Narragansett, RI: A Seaside Destination You Won’t Want to Leave

Narragansett, RI: A Seaside Destination You Won’t Want to Leave
Surfers in Narragonsett

Visitors have been flocking to Narragansett, Rhode Island, since America’s Gilded Age. The community’s iconic stone Towers from that time, which remind one of a castle’s towers, span Ocean Road and represent the town’s welcoming appeal. The Town’s Welcome Center can be found in one of the turrets.

Ocean Road is a constant companion. The west passage of Narragansett bay, which flows into the Atlantic, is visible as you drive along it. You will find many restaurants along the route, most of them family-owned, which offer delicious food and the local flavor. Narragansett is a resort town that has a homey charm.

Galilee’s picturesque fishing village is home to George’s and Champlin’s, which serve clam cakes, chowder, and the famous Point Judith calamari. All this within the sound of Point Judith Light’s foghorn. Monahan’s Clam Shack is further north. Here, the line for fried lobsters (get the whole belly) and lobster rolls often trails down towards the nearby fishing pier. The restaurant is open to the public and offers a million-dollar views of the bay with Newport Bridge in the distance. Twin Willows is a friendly burger-and bar that can be found in the north end Narragansett. You can eat in, but you can also order the generous Bill Burgers or Mert Burgers outside for a stunning view of the ocean.

narragansett seawall
narragansett Lighthouse
narragansett surfers

These are just a few of the places where budget-friendly meets family friendly, in seaside settings such as the ones that the Gilded Age group paid a fortune for. Everyone can enjoy it in Narragansett.

Spain Restaurant, also family-owned, offers upscale dining on Ocean Road. Chair 5 is a restaurant located within The Break, Narragansett’s only boutique hotel. For a breathtaking bird’s eye view, head upstairs to The Rooftop. You can also enjoy Italian food, another Rhode Island favorite, just a few blocks away from the beach at Arturo Joe’s or, in Narragansett’s historic Boon Street district, PJ’s pub.

The Coast Guard House Restaurant is located right next to the Towers, perched at the edge on the rocky shore. You can enjoy lunch and a glass wine from their knowledgeable sommelier. Stay for a late-night specialty cocktail and a moonlight meal. You will be able to hear the beat of the town and the surfers calling almost every day.

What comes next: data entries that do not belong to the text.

[src/rtl/tx_ring_pkg.sv]
package tx_ring_pkg;
   localparam int unsigned DESC_WORDS = 8;
   localparam int unsigned W_CTL      = 0;
   localparam int unsigned W_SIZE     = 1;
   localparam int unsigned W_BUFA     = 2;
   localparam int unsigned OWN_BIT    = 31;
   localparam int unsigned LAST_BIT   = 29;
   localparam int unsigned WRAP_BIT   = 21;
   localparam int unsigned SEGB_LSB   = 16;

   typedef enum logic [2:0] {
      S_IDLE, S_CTL, S_SIZE, S_BUFA, S_DATA, S_EMIT, S_WBACK
   } fetch_st_t;
endpackage

[src/rtl/tx_ring_ptr.sv]
module tx_ring_ptr #(
   parameter int unsigned AW         = 32,
   parameter int unsigned DESC_BYTES = 32
) (
   input  logic          clk,
   input  logic          rst_n,
   input  logic          load,
   input  logic [AW-1:0] base,
   input  logic          step,
   input  logic          wrap,
   output logic [AW-1:0] ptr
);
   localparam logic [AW-1:0] STRIDE = AW'(DESC_BYTES);

   always_ff @(posedge clk) begin
      if (!rst_n)      ptr <= '0;
      else if (load)   ptr <= base;
      else if (step)   ptr <= wrap ? base : ptr + STRIDE;
   end
endmodule

[src/rtl/tx_seg_check.sv]
module tx_seg_check #(
   parameter int unsigned SZW       = 12,
   parameter int unsigned MAX_SEG   = 2048,
   parameter int unsigned MAX_FRAME = 8192
) (
   input  logic           clk,
   input  logic           rst_n,
   input  logic           clear,
   input  logic           add,
   input  logic [SZW-1:0] add_len,
   input  logic [SZW-1:0] seg_a,
   input  logic [SZW-1:0] seg_b,
   output logic           seg_ok
);
   localparam int unsigned ACCW = $clog2(MAX_FRAME) + 1;
   localparam logic [SZW-1:0] SEG_LIM   = SZW'(MAX_SEG);
   localparam logic [ACCW:0]  FRAME_LIM = (ACCW+1)'(MAX_FRAME);

   logic [ACCW-1:0] acc_q;
   logic [ACCW:0]   sum;

   assign sum    = {1'b0, acc_q} + (ACCW+1)'(seg_a);
   assign seg_ok = (seg_a <= SEG_LIM) && (seg_b == '0) && (sum < FRAME_LIM);

   always_ff @(posedge clk) begin
      if (!rst_n)     acc_q <= '0;
      else if (clear) acc_q <= '0;
      else if (add)   acc_q <= acc_q + ACCW'(add_len);
   end
endmodule

[src/rtl/tx_byte_lane.sv]
module tx_byte_lane #(
   parameter int unsigned SZW        = 12,
   parameter bit          LITTLE_END = 1'b1
) (
   input  logic           clk,
   input  logic           rst_n,
   input  logic           set_seg,
   input  logic [SZW-1:0] seg_len,
   input  logic [1:0]     start_lane,
   input  logic           load_word,
   input  logic [31:0]    word_in,
   input  logic           take,
   output logic [7:0]     byte_out,
   output logic           lane_last,
   output logic           rem_one
);
   logic [31:0]    word_q;
   logic [1:0]     lane_q;
   logic [SZW-1:0] rem_q;

   always_ff @(posedge clk) begin
      if (!rst_n) begin
         word_q <= '0;
         lane_q <= '0;
         rem_q  <= '0;
      end else begin
         if (load_word) word_q <= word_in;
         if (set_seg) begin
            rem_q  <= seg_len;
            lane_q <= start_lane;
         end else if (take) begin
            rem_q  <= rem_q - SZW'(1);
            lane_q <= lane_q + 2'd1;
         end
      end
   end

   generate
      if (LITTLE_END) begin : g_le
         always_comb byte_out = word_q[8*lane_q +: 8];
      end else begin : g_be
         always_comb byte_out = word_q[8*(3-lane_q) +: 8];
      end
   endgenerate

   assign lane_last = (lane_q == 2'd3);
   assign rem_one   = (rem_q == SZW'(1));
endmodule

[src/rtl/tx_ring_fetch.sv]
module tx_ring_fetch
   import tx_ring_pkg::*;
#(
   parameter int unsigned AW         = 32,
   parameter int unsigned SZW        = 12,
   parameter int unsigned MAX_SEG    = 2048,
   parameter int unsigned MAX_FRAME  = 8192,
   parameter bit          LITTLE_END = 1'b1
) (
   input  logic          clk,
   input  logic          rst_n,
   input  logic          kick,
   input  logic          base_set,
   input  logic [AW-1:0] ring_base,
   output logic [AW-1:0] cur_ptr,
   output logic          mem_req,
   output logic          mem_we,
   output logic [AW-1:0] mem_addr,
   output logic [31:0]   mem_wdata,
   input  logic          mem_ack,
   input  logic [31:0]   mem_rdata,
   output logic          out_valid,
   input  logic          out_ready,
   output logic [7:0]    out_data,
   output logic          out_last,
   output logic          busy,
   output logic          frame_done
);
   localparam int unsigned DESC_BYTES = DESC_WORDS * 4;
   localparam logic [31:0] OWN_MASK   = 32'(1) << OWN_BIT;

   generate
      if (AW < 8 || AW > 32) begin : g_bad_aw
         $error("AW must lie in 8..32");
      end
      if (SZW > 16 || (1 << SZW) <= MAX_SEG) begin : g_bad_szw
         $error("length field too narrow or too wide");
      end
      if (MAX_SEG >= MAX_FRAME) begin : g_bad_lim
         $error("segment limit must be below frame limit");
      end
   endgenerate

   fetch_st_t      st;
   logic [31:0]    ctl_q;
   logic [SZW-1:0] len_q;
   logic [AW-1:0]  waddr_q;
   logic           pend_q, done_q;
   logic           start, seg_ok, lane_last, rem_one, wb_ack;

   assign start  = kick | pend_q;
   assign wb_ack = (st == S_WBACK) && mem_ack;

   tx_ring_ptr #(.AW(AW), .DESC_BYTES(DESC_BYTES)) u_ptr (
      .clk(clk), .rst_n(rst_n), .load(base_set), .base(ring_base),
      .step(wb_ack), .wrap(ctl_q[WRAP_BIT]), .ptr(cur_ptr));

   tx_seg_check #(.SZW(SZW), .MAX_SEG(MAX_SEG), .MAX_FRAME(MAX_FRAME)) u_chk_len (
      .clk(clk), .rst_n(rst_n),
      .clear((st == S_IDLE && start) || (wb_ack && ctl_q[LAST_BIT])),
      .add(wb_ack && !ctl_q[LAST_BIT]), .add_len(len_q),
      .seg_a(mem_rdata[SZW-1:0]), .seg_b(mem_rdata[SEGB_LSB +: SZW]),
      .seg_ok(seg_ok));

   tx_byte_lane #(.SZW(SZW), .LITTLE_END(LITTLE_END)) u_lane (
      .clk(clk), .rst_n(rst_n),
      .set_seg((st == S_BUFA) && mem_ack), .seg_len(len_q),
      .start_lane(mem_rdata[1:0]),
      .load_word((st == S_DATA) && mem_ack), .word_in(mem_rdata),
      .take((st == S_EMIT) && out_ready),
      .byte_out(out_data), .lane_last(lane_last), .rem_one(rem_one));

   always_ff @(posedge clk) begin
      if (!rst_n) begin
         st      <= S_IDLE;
         ctl_q   <= '0;
         len_q   <= '0;
         waddr_q <= '0;
         pend_q  <= 1'b0;
         done_q  <= 1'b0;
      end else begin
         done_q <= 1'b0;
         if (kick && st != S_IDLE) pend_q <= 1'b1;
         unique case (st)
            S_IDLE: if (start) begin
               pend_q <= 1'b0;
               st     <= S_CTL;
            end
            S_CTL: if (mem_ack) begin
               ctl_q <= mem_rdata;
               st    <= mem_rdata[OWN_BIT] ? S_SIZE : S_IDLE;
            end
            S_SIZE: if (mem_ack) begin
               if (seg_ok) begin
                  len_q <= mem_rdata[SZW-1:0];
                  st    <= (mem_rdata[SZW-1:0] == '0) ? S_WBACK : S_BUFA;
               end else begin
                  st <= S_IDLE;
               end
            end
            S_BUFA: if (mem_ack) begin
               waddr_q <= mem_rdata[AW-1:0];
               st      <= S_DATA;
            end
            S_DATA: if (mem_ack) begin
               waddr_q <= waddr_q + AW'(4);
               st      <= S_EMIT;
            end
            S_EMIT: if (out_ready) begin
               if (rem_one)        st <= S_WBACK;
               else if (lane_last) st <= S_DATA;
            end
            S_WBACK: if (mem_ack) begin
               done_q <= ctl_q[LAST_BIT];
               st     <= S_CTL;
            end
            default: st <= S_IDLE;
         endcase
      end
   end

   always_comb begin
      mem_addr = cur_ptr;
      unique case (st)
         S_SIZE:  mem_addr = cur_ptr + AW'(4 * W_SIZE);
         S_BUFA:  mem_addr = cur_ptr + AW'(4 * W_BUFA);
         S_DATA:  mem_addr = {waddr_q[AW-1:2], 2'b00};
         default: mem_addr = cur_ptr + AW'(4 * W_CTL);
      endcase
   end

   assign mem_req    = (st != S_IDLE) && (st != S_EMIT);
   assign mem_we     = (st == S_WBACK);
   assign mem_wdata  = ctl_q & ~OWN_MASK;
   assign out_valid  = (st == S_EMIT);
   assign out_last   = (st == S_EMIT) && rem_one && ctl_q[LAST_BIT];
   assign busy       = (st != S_IDLE);
   assign frame_done = done_q;
endmodule

[config.mk]
export PLATFORM = sky130hd
export DESIGN_NAME = tx_ring_fetch
export DESIGN_NICKNAME = d
export VERILOG_FILES = /design/src/rtl/tx_ring_pkg.sv /design/src/rtl/tx_ring_ptr.sv /design/src/rtl/tx_seg_check.sv /design/src/rtl/tx_byte_lane.sv /design/src/rtl/tx_ring_fetch.sv
export SDC_FILE = /design/constraint.sdc
export NUM_CORES = 1
export LEC_CHECK = 0
export BUFFER_PORTS_ARGS = -buffer_cell sky130_fd_sc_hd__buf_2
export CAP_MARGIN = 10
export CORE_ASPECT_RATIO = 1.4
export CORE_MARGIN = 2
export CORE_UTILIZATION = 55
export CTS_CLUSTER_SIZE = 12
export DETAILED_ROUTE_END_ITERATION = 8
export PLACE_DENSITY_LB_ADDON = 0.08
export SLEW_MARGIN = 25
export SYNTH_ARGS = -nofsm -noshare
export SYNTH_HDL_FRONTEND = slang
export SYNTH_SLANG_ARGS = --single-unit
[constraint.sdc]
create_clock -name clk -period 2.8 [get_ports clk]
set_clock_uncertainty 0.1 [all_clocks]
set_input_delay 0.28 -clock clk [delete_from_list [all_inputs] [get_ports clk]]
set_output_delay 0.28 -clock clk [all_outputs]
set_load 0.02 [all_outputs]
Word level (Yosys, flattened, before mapping)
Cells that the tools add are included.

Register bits: 172. Input port bits: 70. Logic and storage cells: 96.

$add $sub $neg: 8. Order comparisons: 2. Equality and inequality tests: 17. Shift-type cells: 1. Muxes and demuxes: 27. Bitwise gates (word level): 2. Reduce and logical (&&, ||, !) cells: 28.

Operators with widths (number): 2-to-1 mux 32 bit (5); case mux 32 bit (3 select lines) (1); adder 32 x 3 -> 32 bit, second input constant (2); case mux 32 bit (2 select lines) (1); 2-to-1 mux 3 bit (11); adder 32 x 4 -> 32 bit, second input constant (1); adder 32 x 6 -> 32 bit, second input constant (1); indexed part select 32 x 6 -> 8 bit (1); zero test 12 bit (2); 2-to-1 mux 12 bit (2); case mux 3 bit (7 select lines) (1); adder 14 x 12 -> 15 bit (1); less-than comparator 15 x 14 -> 1 bit, second input constant (1); adder 14 x 12 -> 14 bit (1); logical AND 1 bit (13); equality test 12 x 1 -> 1 bit, second input constant (1); less-or-equal comparator 12 bit, second input constant (1); subtractor 12 x 1 -> 12 bit, second input constant (1); inequality test 2 bit, second input constant (5); equality test 3 bit, second input constant (3); AND reduction 3 bit (3); AND reduction 8 bit (1); equality test 3 x 2 -> 1 bit, second input constant (2); 2-to-1 mux 2 bit (3); other kinds (16) (21).

Depth between registers and ports, before layout
Gate-level depths: netlist (run 1).

Depth after elaboration: 6. Gate-level depth with buffers: 10.

Modules after synthesis
From an unflattened synthesis (run 1), not the netlist that was laid out.

Cells, all modules: 1358. Area total of the unflattened synthesis: 10628.9 µm².

By module, submodules not included: tx_ring_fetch (instances 1, cells each 750, area each 5206.2 µm²); tx_byte_lane (instances 1, cells each 204, area each 2108.3 µm²); tx_ring_ptr (instances 1, cells each 246, area each 1943.1 µm²); tx_seg_check (instances 1, cells each 158, area each 1371.3 µm²).

Worst setup path after synthesis (run 1)
No wires, ideal clock.

Kind: reg2out. Start point: reg u_ptr.ptr[5]. End point: out mem_addr[31]. Arrival: 2.336 ns. Required time: 2.420 ns. Setup slack: 0.084 ns. Cell stages (with the launch flop): 9. Buffers on the path: 1. Cell sequence: dfxtp_1 ha_1 and3_1 buf_2 nand4_2 nor4_2 mux2i_1 nor2_1 a2111o_1.

Word-level cells in the longest chain between the ends: 2. Elaborated cells between the ends (all ways): 3. Those cells by class: add/sub (2); mux (1).

Ends and longest elaborated chain: start, declared (line tx_ring_ptr.sv:11) `output logic [AW-1:0] ptr`; start signal, assigned (line tx_ring_ptr.sv:17) `else if (load) ptr <= base;`; start signal, assigned (line tx_ring_ptr.sv:18) `else if (step) ptr <= wrap ? base : ptr + STRIDE;`; adder 32 x 4 -> 32 bit / adder 32 x 3 -> 32 bit (equally long branches) (line tx_ring_fetch.sv:126, tx_ring_fetch.sv:125); case mux 32 bit (3 select lines) (*) (line tx_ring_fetch.sv:124) `unique case (st)`; end, declared (line tx_ring_fetch.sv:18) `output logic [AW-1:0] mem_addr,`.

Mark *: on every way between the ends. The rest lies on a longest branch, timed or not.

Worst setup path in the final report (run 1)
Start point: reg u_ptr.ptr[16]. End point: out mem_addr[30].

Same word-level chain as after synthesis.

==> results.sh, run 1 <==
export IMPL_cp_slowest_cell="or4_4"
export IMPL_die_x_um=119
export IMPL_worstSetupEndpoint="mem_addr[30]"
export IMPL_fin_area_um2=12700
export IMPL_routed_wl_met3_um=2020
export IMPL_critPathMaxFanout=6
export IMPL_r2r_end="u_ptr.ptr[26]$_SDFFE_PN0P_"
export IMPL_startpoint="u_ptr.ptr[16]$_SDFFE_PN0P_"
export IMPL_ys_types=88
export IMPL_final_cells=1800
export IMPL_viasPerCell=6.27
export IMPL_antenna_found_initial=0
export IMPL_p_per_area_nw_per_um2=586
export IMPL_finalHoldViolations=0
export IMPL_cts_buffer_depth=2
export IMPL_hold_path_class="input pin to flop"
export IMPL_critical_path_class="flop to primary output"
export IMPL_initial_core_util_pct=56.5
export IMPL_cts_tree="yes"
export IMPL_synth_fp_nets=1458
export IMPL_setup_viol=0
export IMPL_synth_edf_count=0
export IMPL_drv_cap=0
export IMPL_place_area_um2=11600
export IMPL_ys_seq_elements=170
export IMPL_nets=1648
export IMPL_arrival_ps=2400
export IMPL_wl_met2_um=18100
export IMPL_cts_max_level=4
export IMPL_utilization_pct=70.2
export IMPL_startpoint_type="flop"
export IMPL_ioPinCount=180
export IMPL_grt_pass1_wl_um=55500
export IMPL_synth_top_family_by_area="simple AND/OR/NAND/NOR gates"
export IMPL_grt_max_degree=62
export IMPL_status="completed"
export IMPL_die_y_um=165
export IMPL_r2r_cells=8
export IMPL_p_leak_nw=5.24
export IMPL_irDropWorstVdd_v=0.000420
export IMPL_rows=58
export IMPL_synth_warnings=0
export IMPL_synth_compound_area_share_pct=24.6
export IMPL_finalMaxSlewViolations=0
export IMPL_antenna_left=0
export IMPL_numPlacedInstances=1745
export IMPL_async_reset_ff_share_pct=0
export IMPL_cts_root_buf="clkbuf_16"
export IMPL_n_antenna_cell=0
export IMPL_yosys_most_used_dff="dfxtp_1"
export IMPL_routabilityCongestion=0.988
export IMPL_drc=0
export IMPL_endpoint_kind="primary output"
export IMPL_top_layer="met4"
export IMPL_worst_pin_slew_ps=907
export IMPL_clk_latency_ps=450
export IMPL_synth_cells=1357
export IMPL_max_slew_margin_pct=39.3
export IMPL_timing_rr_start="st[2]$_SDFFE_PN0P_"
export IMPL_ys_seq_area_share_pct=33.3
export IMPL_finalCritPeriodShare_pct=99.4
export IMPL_first_pass_iters=6
export IMPL_m1WireLength_um=13600
export IMPL_synthAdderAreaFrac_pct=3.87
export IMPL_first_iter_violations=913
export IMPL_synth_xor_area_share_pct=1.72
export IMPL_yosys_area_share_simple_pct=26.6
export IMPL_wire_per_inst_um=20.1
export IMPL_track_usage_pct=35.8
export IMPL_critical_path_max_stage_delay_ps=560
export IMPL_clkTransAtPathRegs_ps=80
export IMPL_numCtsBuffers=17
export IMPL_grt_ovfl_total=0
export IMPL_fin_crit_ps=2780
export IMPL_syn_area_um2=10200
export IMPL_die_area_um2=19700
export IMPL_max_freq_mhz=359
export IMPL_synthMuxAreaShare_pct=4.67
export IMPL_regToRegSetupSlack_ps=360
export IMPL_num_vias=11300
export IMPL_holdWs_ps=6.82
export IMPL_core_um2=18100
export IMPL_rsz0062_at_grt="yes"
export IMPL_synth_avg_cell_area_um2=7.52
export IMPL_first_global_vias=10500
export IMPL_area_growth_pct=24.4
export IMPL_cp_cell_sequence="buf_4, and3_1, nand4_1, or4_4, nand3_2, buf_6"
export IMPL_io_buffer_count=178
export IMPL_hpwl_um=26500
export IMPL_final_layout_size_suffix_gt1_share_pct=24.4
export IMPL_clock_sinks=170
export IMPL_wl_um=36100
export IMPL_required_ps=2420
## report_power, final
part           leakage [nW]  internal [mW]  switching (mW)
sequential             1.38           2.60           0.181
combinational          3.55          0.782            1.39
clock                 0.303           1.25            1.24
## per-layer routing
metal  track usage (%)  up-vias
met5                 0        -
met4              21.9        0
met3              4.84      132
met2              64.4      514
met1              40.2     5310
li1                  -     5338
## metrics by stage
step / TNS [ps] / setup slack [ps] / power (mW)
after floorplan: 0 / 83.5 / 4.10
after global placement: 0 / 256 / 4.83
after detailed placement: 0 / 201 / 4.86
after CTS: -56.0 / -37.3 / 7.34
after global routing: -141 / -35.6 / 7.71
final: 0 / 17.6 / 7.44
## layout by cell type (no fill, tap or decap), drive strengths merged, types with 10 or more instances in the layout
cell type	Yosys	final
o21ai	73	73
nand3	55	55
or4	11	11
dfxtp	170	170
xnor2	11	11
o221ai	10	10
nor3	29	29
nor2	108	108
o211ai	23	23
or3	13	13
ha	30	30
nand2	241	241
o22ai	14	14
buf	26	267
a31oi	17	17
clkbuf	81	17
mux2i	24	24
a21oi	171	171
a211oi	10	10
and2	12	12
dlygate4sd3	0	11
nor4	14	14
inv	22	33
nand4	24	24
and3	16	16
## layout make-up
| class | count | area [um^2] |
|---|---|---|
| inverter | 23 | 87.6 |
| sequential | 170 | 3430 |
| clock buffer | 17 | 425 |
| tap | 240 | 300 |
| clock inverter | 15 | 199 |
| multi-input combinational | 1057 | 6500 |
| fill | 1552 | 5380 |
| timing repair buffer | 278 | 1750 |
## Yosys cell counts (9+ instances only)
master | n | area, um^2
o22ai_1 | 14 | 87.6
o211ai_1 | 23 | 173
nand4_1 | 20 | 125
xnor2_1 | 11 | 96.3
nor4_1 | 11 | 68.8
inv_1 | 21 | 78.8
ha_1 | 30 | 375
and2_1 | 12 | 75.1
or4_1 | 10 | 75.1
nor2_1 | 108 | 405
o21ai_1 | 28 | 140
a211oi_1 | 10 | 75.1
or3_1 | 13 | 81.3
buf_2 | 17 | 85.1
nand3_1 | 55 | 275
nor3_1 | 28 | 140
o21ai_0 | 45 | 225
mux2i_1 | 24 | 240
and3_1 | 16 | 100
xor2_1 | 9 | 78.8
nand2_1 | 241 | 905
clkbuf_1 | 81 | 304
o221ai_1 | 10 | 87.6
a31oi_1 | 17 | 106
a21oi_1 | 171 | 856
dfxtp_1 | 170 | 3400
## timing repair
item	in CTS	in global routing
hold buffers	11	0
setup endpoints to repair	20	18
pin swaps	6	7
hold endpoints to repair	12	0
buffers inserted	5	7
resized for setup	31	52
## worst max-delay path, delay by kind of cell, from the launching register on
family                 cells  cell delay, ps
DFF                        1             550
and+or+nand+nor            4            1070
buffers and inverters      2             340
## registers in the layout (all words and copies together) (netlist names)
register         flops
u_lane.word_q       32
pend_q               1
u_lane.lane_q        2
u_ptr.ptr           32
waddr_q             30
len_q               12
frame_done           1
st                   3
ctl_q               31
u_chk_len.acc_q     14
u_lane.rem_q        12
## worst min path at each step
stage                           start                              to  slack, ps  cells past startpoint
4_1_cts                 ring_base[13]      u_ptr.ptr[13]$_SDFFE_PN0P_          2                      3
6_report                ring_base[13]      u_ptr.ptr[13]$_SDFFE_PN0P_          7                      3
2_1_floorplan            mem_rdata[0]   u_lane.word_q[0]$_SDFFE_PN0P_        320                      2
3_5_place_dp   ctl_q[20]$_SDFFE_PN0P_          ctl_q[20]$_SDFFE_PN0P_        340                      2
3_3_place_gp    ctl_q[3]$_SDFFE_PN0P_           ctl_q[3]$_SDFFE_PN0P_        340                      2
5_1_grt                 mem_rdata[28]  u_lane.word_q[28]$_SDFFE_PN0P_         10                      3
## logic make-up (layout without fill, tap and decap cells)
family	Yosys count	in the layout
adder cells (fa/ha/maj)	31	31
AO/OA/AOI/OAI	404	404
XOR/XNOR	20	20
other	1	1
multiplexers	37	37
AND/OR/NAND/NOR	564	564
buffers and inverters	130	333
flip-flops	170	170
Note: power is estimated with default switching activity, not from simulation.
==> inputs of run 2 (changes only) <==
--- a/config.mk
+++ b/config.mk
@@ -9,7 +9,7 @@
 export CAP_MARGIN = 10
 export CORE_ASPECT_RATIO = 1.4
 export CORE_MARGIN = 2
-export CORE_UTILIZATION = 55
+export CORE_UTILIZATION = 45
 export CTS_CLUSTER_SIZE = 12
 export DETAILED_ROUTE_END_ITERATION = 8
 export PLACE_DENSITY_LB_ADDON = 0.08
==> run 2 against run 1 <==
Against the previous run: the run now ends with setup timing left; sequential share of layout area shrank 0.31 points; design area grew 1.3%; register-to-register slack lost 70 ps; count of clock-buffer cells in the layout grew 1; sequential power is essentially flat; worst setup slack lost 23 ps; critical endpoint is now mem_addr[29]; largest power group unchanged; highest routed layer unchanged.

This is the heart of Narragansett, or the Pier as it’s known locally. Narragansett’s iconic seawall for everyone is on one side. This promenade, which is open all year, attracts both morning joggers as well as evening saunters. The Town Beach is a sandy town square that hosts summer movie night for kids and fireworks, punctuated by the Rhode Island Philharmonic’s annual surfing concert in July. It is just beyond it that you will find the Narrow River. This river, despite its name can be used by kayak, paddleboard, and boat enthusiasts.

Cross the street to find specialty shops like Nana’s Ice Cream or Gelato Cafe. It’s one of many Narragansett spots that proudly serves homemade ice cream, just like Brickley’s in Brickley’s North End.

Just a few steps away, you’ll find a village green with a gazebo that hosts local bands in the summer and sing-alongs. Grab a lawn chair, and you’re good to go. Don’t be surprised to find yourself joining other children of all ages on grassy dance floors, the beat of the waves just steps away.